New UN-backed project launched to help Niger, Nigeria deal with drought, pests

26 August 2005
Over grazing is one of the concerns

The United Nations environmental agency today announced a multi-million dollar project to help some of the world’s poorest people better cope with drought and pest infestations, targeting 20 pilot areas for restoration of damaged forests, soils, water and other key life-support systems in southern Niger and northern Nigeria.

The wide-ranging, $14.5 million project, being launched by the UN Environment Programme (UNEP) and the Global Environment Facility (GEF), aims to strengthen the way natural resources are managed, boost legal and institutional frameworks and streamline cooperation between the two countries, thus helping to alleviate poverty and increase food production, while improving the health and viability of fragile ecosystems.

The multi-billion dollar GEF was established by donor governments in 1991 with projects managed by implementing agencies which include UNEP, the UN Development Programme (UNDP) and World Bank.

“The tragic images of people suffering and starving in Niger have shocked us all,” GEF Chairman and Chief Executive Officer Len Good said. “In the short term, these people desperately need food and medicines and reliable and stable markets for grain and livestock. In the long term, however, we must help them to reclaim their future. This can only be done by reducing the pressures on their natural resources through the improved management of soil, vegetation and water systems.

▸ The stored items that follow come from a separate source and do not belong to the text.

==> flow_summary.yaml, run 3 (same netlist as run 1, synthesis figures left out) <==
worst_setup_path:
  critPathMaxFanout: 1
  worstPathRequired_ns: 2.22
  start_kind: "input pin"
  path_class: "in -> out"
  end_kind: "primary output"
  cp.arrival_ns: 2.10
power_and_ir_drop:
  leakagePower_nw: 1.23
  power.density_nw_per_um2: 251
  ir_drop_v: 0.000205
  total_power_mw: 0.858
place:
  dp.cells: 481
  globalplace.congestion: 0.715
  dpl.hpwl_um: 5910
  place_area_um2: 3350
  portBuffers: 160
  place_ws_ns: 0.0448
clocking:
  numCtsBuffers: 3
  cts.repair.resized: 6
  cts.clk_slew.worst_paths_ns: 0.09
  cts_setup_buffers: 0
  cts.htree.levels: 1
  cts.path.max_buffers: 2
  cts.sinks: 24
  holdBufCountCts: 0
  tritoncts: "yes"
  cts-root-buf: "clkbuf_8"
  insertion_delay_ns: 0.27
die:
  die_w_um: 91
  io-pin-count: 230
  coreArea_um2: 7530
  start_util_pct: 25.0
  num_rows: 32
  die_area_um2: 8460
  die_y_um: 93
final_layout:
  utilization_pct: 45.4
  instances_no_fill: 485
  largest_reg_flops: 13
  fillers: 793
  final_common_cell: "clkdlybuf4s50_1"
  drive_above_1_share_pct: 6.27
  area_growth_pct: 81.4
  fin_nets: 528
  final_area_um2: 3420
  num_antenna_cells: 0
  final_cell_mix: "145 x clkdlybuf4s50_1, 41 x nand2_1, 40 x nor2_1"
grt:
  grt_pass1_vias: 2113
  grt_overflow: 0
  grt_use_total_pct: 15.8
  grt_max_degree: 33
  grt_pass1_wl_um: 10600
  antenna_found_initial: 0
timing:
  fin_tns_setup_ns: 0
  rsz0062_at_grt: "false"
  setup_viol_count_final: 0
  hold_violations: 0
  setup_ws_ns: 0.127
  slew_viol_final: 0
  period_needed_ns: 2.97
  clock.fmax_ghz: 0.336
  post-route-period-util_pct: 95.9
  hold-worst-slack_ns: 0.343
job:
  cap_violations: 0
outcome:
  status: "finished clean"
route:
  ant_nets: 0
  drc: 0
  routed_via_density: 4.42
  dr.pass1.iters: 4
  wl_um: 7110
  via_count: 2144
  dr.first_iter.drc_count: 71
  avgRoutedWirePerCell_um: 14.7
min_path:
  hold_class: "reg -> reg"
**src/rtl/sum_bcd_converter.sv**
```systemverilog
// Binary-to-packed-BCD converter (iterative double-dabble, one bit per cycle) with
// valid/ready handshakes on both sides. Optional 7-segment output behind SEVEN_SEG_EN.
module sum_bcd_converter #(
    parameter int unsigned WIDTH  = 8,
    parameter int unsigned DIGITS = 3
) (
    input  logic                  clk,
    input  logic                  rst,
    input  logic [WIDTH-1:0]      bin,
    input  logic                  in_valid,
    output logic                  in_ready,
    output logic [4*DIGITS-1:0]   bcd,
    output logic                  out_valid,
    input  logic                  out_ready,
`ifdef SEVEN_SEG_EN
    output logic [7*DIGITS-1:0]   seg,
`endif
    output logic                  busy
);

    localparam int unsigned CW = (WIDTH > 1) ? $clog2(WIDTH) : 1;
    localparam int unsigned BW = 4 * DIGITS;

    typedef enum logic [1:0] {StIdle, StShift, StDone} state_e;

    state_e         state_q;
    logic [CW-1:0]  count_q;
    logic [WIDTH-1:0] bin_q;
    logic [BW-1:0]  dig_q;

    logic [BW-1:0]    dig_adj;
    logic [BW-1:0]    dig_next;
    logic [WIDTH-1:0] bin_next;

    // Add-3 correction first, then shift the combined {digits, binary} register left.
    always_comb begin
        dig_adj = dig_q;
        for (int i = 0; i < int'(DIGITS); i++) begin
            if (dig_q[4*i +: 4] >= 4'd5) begin
                dig_adj[4*i +: 4] = dig_q[4*i +: 4] + 4'd3;
            end
        end
        {dig_next, bin_next} = {dig_adj, bin_q} << 1;
    end

`ifdef SEVEN_SEG_EN
    localparam logic [7*DIGITS-1:0] SegRst = (7*DIGITS)'(7'h3F);

    logic [7*DIGITS-1:0] seg_next;
    logic                leading;

    function automatic logic [6:0] seg_decode(input logic [3:0] d);
        case (d)
            4'd0:    seg_decode = 7'h3F;
            4'd1:    seg_decode = 7'h06;
            4'd2:    seg_decode = 7'h5B;
            4'd3:    seg_decode = 7'h4F;
            4'd4:    seg_decode = 7'h66;
            4'd5:    seg_decode = 7'h6D;
            4'd6:    seg_decode = 7'h7D;
            4'd7:    seg_decode = 7'h07;
            4'd8:    seg_decode = 7'h7F;
            4'd9:    seg_decode = 7'h6F;
            default: seg_decode = 7'h00;
        endcase
    endfunction

    // Blank zero digits above the most significant nonzero one; ones is always shown.
    always_comb begin
        seg_next = '0;
        leading  = 1'b1;
        for (int i = int'(DIGITS) - 1; i >= 0; i--) begin
            if (dig_next[4*i +: 4] != 4'd0 || i == 0) begin
                leading = 1'b0;
            end
            seg_next[7*i +: 7] = leading ? 7'h00 : seg_decode(dig_next[4*i +: 4]);
        end
    end
`endif

    always_ff @(posedge clk or posedge rst) begin
        if (rst) begin
            state_q   <= StIdle;
            count_q   <= '0;
            bin_q     <= '0;
            dig_q     <= '0;
            bcd       <= '0;
            in_ready  <= 1'b1;
            out_valid <= 1'b0;
            busy      <= 1'b0;
`ifdef SEVEN_SEG_EN
            seg       <= SegRst;
`endif
        end else begin
            unique case (state_q)
                StIdle: begin
                    if (in_valid && in_ready) begin
                        bin_q    <= bin;
                        dig_q    <= '0;
                        count_q  <= '0;
                        in_ready <= 1'b0;
                        busy     <= 1'b1;
                        state_q  <= StShift;
                    end
                end
                StShift: begin
                    bin_q   <= bin_next;
                    dig_q   <= dig_next;
                    count_q <= count_q + 1'b1;
                    if (count_q == CW'(WIDTH - 1)) begin
                        bcd       <= dig_next;
                        out_valid <= 1'b1;
                        state_q   <= StDone;
`ifdef SEVEN_SEG_EN
                        seg       <= seg_next;
`endif
                    end
                end
                StDone: begin
                    if (out_ready) begin
                        out_valid <= 1'b0;
                        in_ready  <= 1'b1;
                        busy      <= 1'b0;
                        state_q   <= StIdle;
                    end
                end
                default: state_q <= StIdle;
            endcase
        end
    end

endmodule
```
--- src/rtl/autocorr_lag_sequencer.sv ---
// LPC autocorrelation address/lag sequencer with start/done handshake.
// AUTOCORR_FULL_SWEEP_EN selects zero-padded full-frame lag sweeps.
module autocorr_lag_sequencer
  import lpc_pkg::*;
#(
  parameter int FRAME_LEN = LPC_FRAME_LEN,
  parameter int ORDER     = LPC_ORDER,
  parameter int ADDR_W    = $clog2(FRAME_LEN),
  parameter int LAG_W     = $clog2(ORDER + 1)
) (
  input  logic              clk,
  input  logic              reset,
  input  logic              start,
  input  logic              abort,
  input  logic              stall,
  output logic              ready,
  output logic              busy,
  output logic              done,
  output logic [ADDR_W-1:0] raddr_a,
  output logic [ADDR_W-1:0] raddr_b,
  output logic [LAG_W-1:0]  lag_idx,
  output logic              acc_clr,
  output logic              mac_valid,
  output logic [ORDER:0]    wsel
);

  localparam logic [ADDR_W-1:0] N_LAST = ADDR_W'(FRAME_LEN - 1);
  localparam logic [ORDER:0]    WS_ONE = {{ORDER{1'b0}}, 1'b1};

  lag_state_e state_q;
  lag_state_e state_d;

  logic              cnt_clr;
  logic              cnt_load;
  logic              cnt_adv;
  logic [ADDR_W-1:0] n_nxt;
  logic [LAG_W-1:0]  lag_nxt;
  logic              last_n;
  logic              last_lag;

  logic              ready_q, ready_d;
  logic              busy_q, busy_d;
  logic              done_q, done_d;
  logic [ADDR_W-1:0] ra_q, ra_d;
  logic [ADDR_W-1:0] rb_q, rb_d;
  logic [LAG_W-1:0]  lag_q, lag_d;
  logic              clr_q, clr_d;
  logic              vld_q, vld_d;
  logic [ORDER:0]    ws_q, ws_d;

  autocorr_lag_counter #(
    .FRAME_LEN(FRAME_LEN),
    .ORDER    (ORDER),
    .ADDR_W   (ADDR_W),
    .LAG_W    (LAG_W)
  ) u_cnt (
    .clk       (clk),
    .reset     (reset),
    .clear_i   (cnt_clr),
    .load_i    (cnt_load),
    .adv_i     (cnt_adv),
    .n_nxt_o   (n_nxt),
    .lag_nxt_o (lag_nxt),
    .last_n_o  (last_n),
    .last_lag_o(last_lag)
  );

  always_comb begin
    state_d  = state_q;
    cnt_clr  = abort;
    cnt_load = 1'b0;
    cnt_adv  = 1'b0;
    if (abort) begin
      state_d = S_IDLE;
    end else begin
      unique case (state_q)
        S_IDLE: begin
          if (start) begin
            state_d  = S_RUN;
            cnt_load = 1'b1;
          end
        end
        S_RUN: begin
          if (!stall) begin
            cnt_adv = 1'b1;
            if (last_n && last_lag)
              state_d = S_DONE;
          end
        end
        S_DONE:  state_d = S_IDLE;
        default: state_d = S_IDLE;
      endcase
    end
  end

  // Output registers hold the product for the pair the counter moves to.
  always_comb begin
    ready_d = (state_d == S_IDLE);
    busy_d  = (state_d == S_RUN);
    done_d  = (state_d == S_DONE);
    ra_d    = '0;
    rb_d    = '0;
    lag_d   = '0;
    clr_d   = 1'b0;
    vld_d   = 1'b0;
    ws_d    = '0;
    if (busy_d) begin
      ra_d  = n_nxt;
      lag_d = lag_nxt;
      if (n_nxt == N_LAST)
        ws_d = WS_ONE << lag_nxt;
`ifdef AUTOCORR_FULL_SWEEP_EN
      clr_d = (n_nxt == '0);
      if (n_nxt >= ADDR_W'(lag_nxt)) begin
        vld_d = 1'b1;
        rb_d  = n_nxt - ADDR_W'(lag_nxt);
      end
`else
      clr_d = (n_nxt == ADDR_W'(lag_nxt));
      vld_d = 1'b1;
      rb_d  = n_nxt - ADDR_W'(lag_nxt);
`endif
    end
  end

  always_ff @(posedge clk) begin
    if (reset) begin
      state_q <= S_IDLE;
      ready_q <= 1'b1;
      busy_q  <= 1'b0;
      done_q  <= 1'b0;
      ra_q    <= '0;
      rb_q    <= '0;
      lag_q   <= '0;
      clr_q   <= 1'b0;
      vld_q   <= 1'b0;
      ws_q    <= '0;
    end else begin
      state_q <= state_d;
      ready_q <= ready_d;
      busy_q  <= busy_d;
      done_q  <= done_d;
      ra_q    <= ra_d;
      rb_q    <= rb_d;
      lag_q   <= lag_d;
      clr_q   <= clr_d;
      vld_q   <= vld_d;
      ws_q    <= ws_d;
    end
  end

  assign ready     = ready_q;
  assign busy      = busy_q;
  assign done      = done_q;
  assign raddr_a   = ra_q;
  assign raddr_b   = rb_q;
  assign lag_idx   = lag_q;
  // Strobes are masked while stalled; the held pair re-issues them.
  assign acc_clr   = clr_q & ~stall;
  assign mac_valid = vld_q & ~stall;
  assign wsel      = stall ? '0 : ws_q;

endmodule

“In doing so we will not only be bolstering these communities so that they can better handle the environmental shocks of droughts and plague, we will also be helping to put them on track towards meeting the Millennium Development Goals (MDGs), from improved water supplies and better health, to the empowerment of women and reduced child mortality,” he added of the targets set by the UN Millennium Summit of 2000.

UNEP Executive Director Klaus Toepfer noted that world leaders will be meeting at a summit at UN Headquarters in New York next month to review implementation of the MDGs. “It is my sincere hope that, as underlined by this new project, they will fully agree that the environment is not a luxury but is ‘natural capital’ needed for overcoming poverty and delivering peaceful, long-lasting, development,” he said.

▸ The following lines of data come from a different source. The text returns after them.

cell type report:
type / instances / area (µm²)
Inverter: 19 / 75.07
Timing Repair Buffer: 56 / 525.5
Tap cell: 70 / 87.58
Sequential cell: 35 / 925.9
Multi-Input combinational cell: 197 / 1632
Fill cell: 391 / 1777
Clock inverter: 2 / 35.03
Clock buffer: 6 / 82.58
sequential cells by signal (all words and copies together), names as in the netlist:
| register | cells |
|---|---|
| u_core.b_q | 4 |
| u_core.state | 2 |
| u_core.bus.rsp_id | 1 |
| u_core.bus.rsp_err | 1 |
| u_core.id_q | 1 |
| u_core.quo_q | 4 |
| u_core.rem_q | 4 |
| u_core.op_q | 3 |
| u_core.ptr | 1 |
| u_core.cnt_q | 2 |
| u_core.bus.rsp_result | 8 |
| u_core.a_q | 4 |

Niger, ranked second to last on the UN poverty index, has been racked by drought and, more recently, locust infestations, leading to an estimated third of its more than 11 million people suffering severe food shortages. Experts believe that the country is now more vulnerable to natural disasters like droughts and plagues as a result of human pressures such as over-grazing, felling of forests for fuel and water pollution.

Such pressures are deemed to be highest on the borders between the countries and have become a source of tension and conflict between villages and communities.

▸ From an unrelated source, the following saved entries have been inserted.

==> src/rtl/bp_table_update_ctrl.sv <==
// Branch-predictor table update controller.
// Sweeps the whole table to INIT_VAL after reset or a flush, and otherwise
// drains a small FIFO of resolved-branch updates into the table write port.
// Queued updates are forwarded to the predict stage so a lookup never sees
// stale table data for an entry that is still waiting to be written.
module bp_table_update_ctrl #(
    parameter int                IDX_W    = 10,
    parameter int                DATA_W   = 2,
    parameter int                DEPTH    = 4,
    parameter logic [DATA_W-1:0] INIT_VAL = 2'b00
) (
    input  logic              clk,
    input  logic              rst,
    input  logic              upd_valid,
    input  logic [IDX_W-1:0]  upd_index,
    input  logic [DATA_W-1:0] upd_data,
    output logic              upd_ready,
    input  logic              flush_req,
    output logic              wr_en,
    output logic [IDX_W-1:0]  wr_index,
    output logic [DATA_W-1:0] wr_data,
    input  logic [IDX_W-1:0]  rd_index,
    output logic              fwd_hit,
    output logic [DATA_W-1:0] fwd_data,
    output logic              busy,
    output logic              err_drop
);

    localparam int PTR_W = $clog2(DEPTH);

    localparam logic [1:0] ST_INIT  = 2'd0;
    localparam logic [1:0] ST_RUN   = 2'd1;
    localparam logic [1:0] ST_FLUSH = 2'd2;

    localparam logic [IDX_W-1:0] SWEEP_LAST = '1;
    localparam logic [PTR_W:0]   DEPTH_CNT  = (PTR_W + 1)'(DEPTH);

    logic [1:0]        state;
    logic [IDX_W-1:0]  sweep_cnt;

    logic [IDX_W-1:0]  idx_mem  [DEPTH];
    logic [DATA_W-1:0] data_mem [DEPTH];
    logic [PTR_W-1:0]  wr_ptr;
    logic [PTR_W-1:0]  rd_ptr;
    logic [PTR_W:0]    count;

    logic              push;
    logic              pop;
    logic [PTR_W-1:0]  slot;

    // A full FIFO refuses new entries even when the head leaves this cycle;
    // a flush cycle refuses them too since the queue is being discarded.
    assign upd_ready = (count < DEPTH_CNT) && !flush_req;
    assign push      = upd_valid && upd_ready;
    assign busy      = (state != ST_RUN);
    assign pop       = (state == ST_RUN) && (count != '0);

    // Sweep sequencer: walk every index once, then hand the port to the FIFO.
    always_ff @(posedge clk or posedge rst) begin
        if (rst) begin
            state     <= ST_INIT;
            sweep_cnt <= '0;
        end else if (flush_req) begin
            state     <= ST_FLUSH;
            sweep_cnt <= '0;
        end else if (state != ST_RUN) begin
            if (sweep_cnt == SWEEP_LAST) begin
                state     <= ST_RUN;
                sweep_cnt <= '0;
            end else begin
                sweep_cnt <= sweep_cnt + 1'b1;
            end
        end
    end

    // FIFO pointers and occupancy; pointers wrap naturally at DEPTH.
    always_ff @(posedge clk or posedge rst) begin
        if (rst) begin
            wr_ptr <= '0;
            rd_ptr <= '0;
            count  <= '0;
        end else if (flush_req) begin
            wr_ptr <= '0;
            rd_ptr <= '0;
            count  <= '0;
        end else begin
            if (push) begin
                wr_ptr <= wr_ptr + 1'b1;
            end
            if (pop) begin
                rd_ptr <= rd_ptr + 1'b1;
            end
            case ({push, pop})
                2'b10:   count <= count + 1'b1;
                2'b01:   count <= count - 1'b1;
                default: count <= count;
            endcase
        end
    end

    // FIFO storage; contents only matter while the slot is counted as valid.
    always_ff @(posedge clk) begin
        if (push) begin
            idx_mem[wr_ptr]  <= upd_index;
            data_mem[wr_ptr] <= upd_data;
        end
    end

    // Sticky record of any update that was offered but not taken.
    always_ff @(posedge clk or posedge rst) begin
        if (rst) begin
            err_drop <= 1'b0;
        end else if (upd_valid && !upd_ready) begin
            err_drop <= 1'b1;
        end
    end

    // Write port mux: sweep writes win, otherwise the FIFO head drains.
    always_comb begin
        wr_en    = 1'b0;
        wr_index = '0;
        wr_data  = '0;
        if (busy) begin
            wr_en    = 1'b1;
            wr_index = sweep_cnt;
            wr_data  = INIT_VAL;
        end else if (pop) begin
            wr_en    = 1'b1;
            wr_index = idx_mem[rd_ptr];
            wr_data  = data_mem[rd_ptr];
        end
    end

    // Forwarding scan from oldest to youngest so the youngest match wins.
    always_comb begin
        fwd_hit  = 1'b0;
        fwd_data = '0;
        slot     = '0;
        for (int i = 0; i < DEPTH; i++) begin
            slot = rd_ptr + PTR_W'(i);
            if (((PTR_W + 1)'(i) < count) && (idx_mem[slot] == rd_index)) begin
                fwd_hit  = 1'b1;
                fwd_data = data_mem[slot];
            end
        end
    end

endmodule

==> config.mk <==
export PLATFORM = sky130hd
export DESIGN_NAME = bp_table_update_ctrl
export DESIGN_NICKNAME = d
export VERILOG_FILES = /design/src/rtl/bp_table_update_ctrl.sv
export SDC_FILE = /design/constraint.sdc
export NUM_CORES = 1
export LEC_CHECK = 0
export BUFFER_PORTS_ARGS = -buffer_cell sky130_fd_sc_hd__buf_2
export CORE_ASPECT_RATIO = 0.6
export CORE_MARGIN = 2
export CORE_UTILIZATION = 50
export DETAILED_ROUTE_END_ITERATION = 8
export PLACE_DENSITY = 0.74
export SLEW_MARGIN = 30
export SYNTH_ARGS = -nofsm -noshare
export SYNTH_HDL_FRONTEND = slang
export SYNTH_SLANG_ARGS = --single-unit
export TNS_END_PERCENT = 1
==> constraint.sdc <==
create_clock -name clk -period 3.1 [get_ports clk]
set_input_delay 0.465 -clock clk [delete_from_list [all_inputs] [get_ports clk]]
set_output_delay 0.465 -clock clk [all_outputs]
set_load 0.02 [all_outputs]
==> results by group <==
Synthesis
  – Syn avg cell area: 11.9 um2
  – Post-synth EDFFs: 48
  – Post-synth top flop: edfxtp_1
  – Post-synthesis sequential area ratio: between 40 and 50%
  – Yosys warns: 0
  – Syn Nets: between 400 and 500
  – Synth async-reset ratio: 29.4%
  – Yosys reg bits: 68
  – Synth cell types: 50
  – Post-Syn Instances: about 380
  – Mapped cell area: around 0.0045 mm2

Die
  – Initial core utilization: 52.1%
  – # rows: 26
  – Core Footprint: ~0.0086 mm2
  – # IOs: 45
  – Die Y: 77.3 um
  – Die X: 126 um
  – Die ar.: 0.00975 mm2

GRT
  – GRT busiest layer: met1
  – Total global-route track usage: a little under a quarter
  – Vias in the first global route: around 3.3k
  – First-pass GRT wire length: 17600 um
  – Grt total ovfl: 0
  – Antenna violations before repair: 0
  – GR met2 Demand/Resource: between 30% and 40%
  – M3 GR Usage: 9.70%
  – Met1 GRT Util: 33.9%
  – Largest net degree at the start of global routing: 23

Timing
  – Slew headroom: 48.3%
  – Tcrit/Tclk final: 107%
  – RSZ-0062 raised after global routing: true
  – Setup-failing EPs final: 2
  – Worst Max-Slew Pin Slew: 775 ps
  – Final Skew: roughly 5.3 ps
  – Final worst slack: -215 ps
  – TNS Setup: -412 ps
  – Max frequency: 0.302 GHz
  – Slew Viols, Final: 0
  – Final hold violation count: 0
  – Final min period: between 3000 and 4000 ps

Drt
  – Routed Antenna Nets: 0
  – Vias post-DR: ~3.3k
  – Iter 0 DRT Violations: between 200 and 300
  – Total Wirelength: approximately 11000 um
  – WL per Instance: 20.5 um
  – First-pass DRT Iterations: 5
  – DR DRC count: 0
  – Avg Vias per Cell: 5.99

Power
  – Seq pwr share: about 44%
  – Total power: approximately 0.0023 W
  – Leakage: slightly below 2 nW
  – Peak VDD IR: roughly 0.00033 V
  – Gate power share: 9.5%
  – Internal: 0.00179 W
  – Sw Share: a little under a quarter
  – Sw Pwr: 0.000531 W
  – Power density cells: 428 mW/mm2
  – Clock power share: 46.1%

Clock network
  – Worst-Skew Late Latency: 340 ps
  – CTS buffer count: 9
  – CTS clk-pin slew, worst paths: ~60 ps
  – Clock root cell: clkbuf_16
  – CTS tree: built
  – Clock Tree Buf Depth: 2
  – Hold buffer count at CTS: 0
  – Clk sinks: 68
  – CTS H-tree lvls: 3

Placement
  – Port Buffers: 44
  – GP Congestion: between 0.8 and 0.9
  – DP HPWL: 7700 um
  – Placed cell areas: 0.00484 mm2

Layout
  – P&R area growth vs syn: 21.3%
  – Fin nets: around 470
  – Fill cells: roughly 680
  – Post-layout instance area: around 0.0054 mm2
  – FF/Latch Area: a little under 0.002 mm2
  – ANT cells: 0
  – Area taken by multi-input logic gates: 0.00249 mm2
  – Ratio of cells with drive above 1 in the final layout: between 30% and 40%

Setup path
  – Kind of critical path: reg -> out
  – Setup crit end kind: primary output
  – Highest cell delay on the worst timing path: 500 ps
  – CP Launch Type: register
  – Critical path's slowest cell: or4_1
  – Critical path, cell by cell: buf_12 -> clkbuf_16 -> mux2i_4 -> xnor2_1 -> or4_1 -> a211o_1 -> nand2b_4 -> a21o_1 -> a21oi_2 -> buf_4
  – CP required: 2630 ps
  – Arr. time, crit path: ~2900 ps
  – Crit-path max FO: 7

Status
  – Status: finished, violations left
  – Failing checks: negative setup slack

Hold path
  – HP Class: in -> async

Run
  – Max_cap viols: 0
-- registers in the layout, summed over array words and instances (netlist names) --
name / cells
idx_mem: 40
wr_ptr: 2
rd_ptr: 2
sweep_cnt: 10
state: 2
data_mem: 8
count: 3
err_drop: 1
-- metal layers --
metal	share of wire (%)	wire length (um)
met2	43	4780
met4	1.2	139
met5	0	0
met3	9.1	1020
met1	47	5300
-- path summary, 6_finish.rpt --
check	endpoint	startpoint	slack (ps)	cells after the start
worst min-delay path	state[0]	rst	260	2
min in group clk	idx_mem[1][4]	upd_index[4]	340	1
worst min register to register	err_drop	err_drop	460	1
worst max register to register	sweep_cnt[7]	state[1]	1020	8
max in group asynchronous	rd_ptr[0]	rst	2310	2
worst max-delay path	fwd_data[0]	rd_ptr[0]	-220	10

Over 20 pilot areas are to be established in communities linked with four river catchments shared by Niger and Nigeria – the Maggia-Lamido, Gada-Gulbin Maradi, Tagwai-El Fadama and Komadugu.

Measures will include natural resource conflict prevention, evaluations of biological resources, management of degraded sites, the pin-pointing of sustainable practices and new and profitable alternatives to unsustainable and damaging activities in areas such as food production and energy.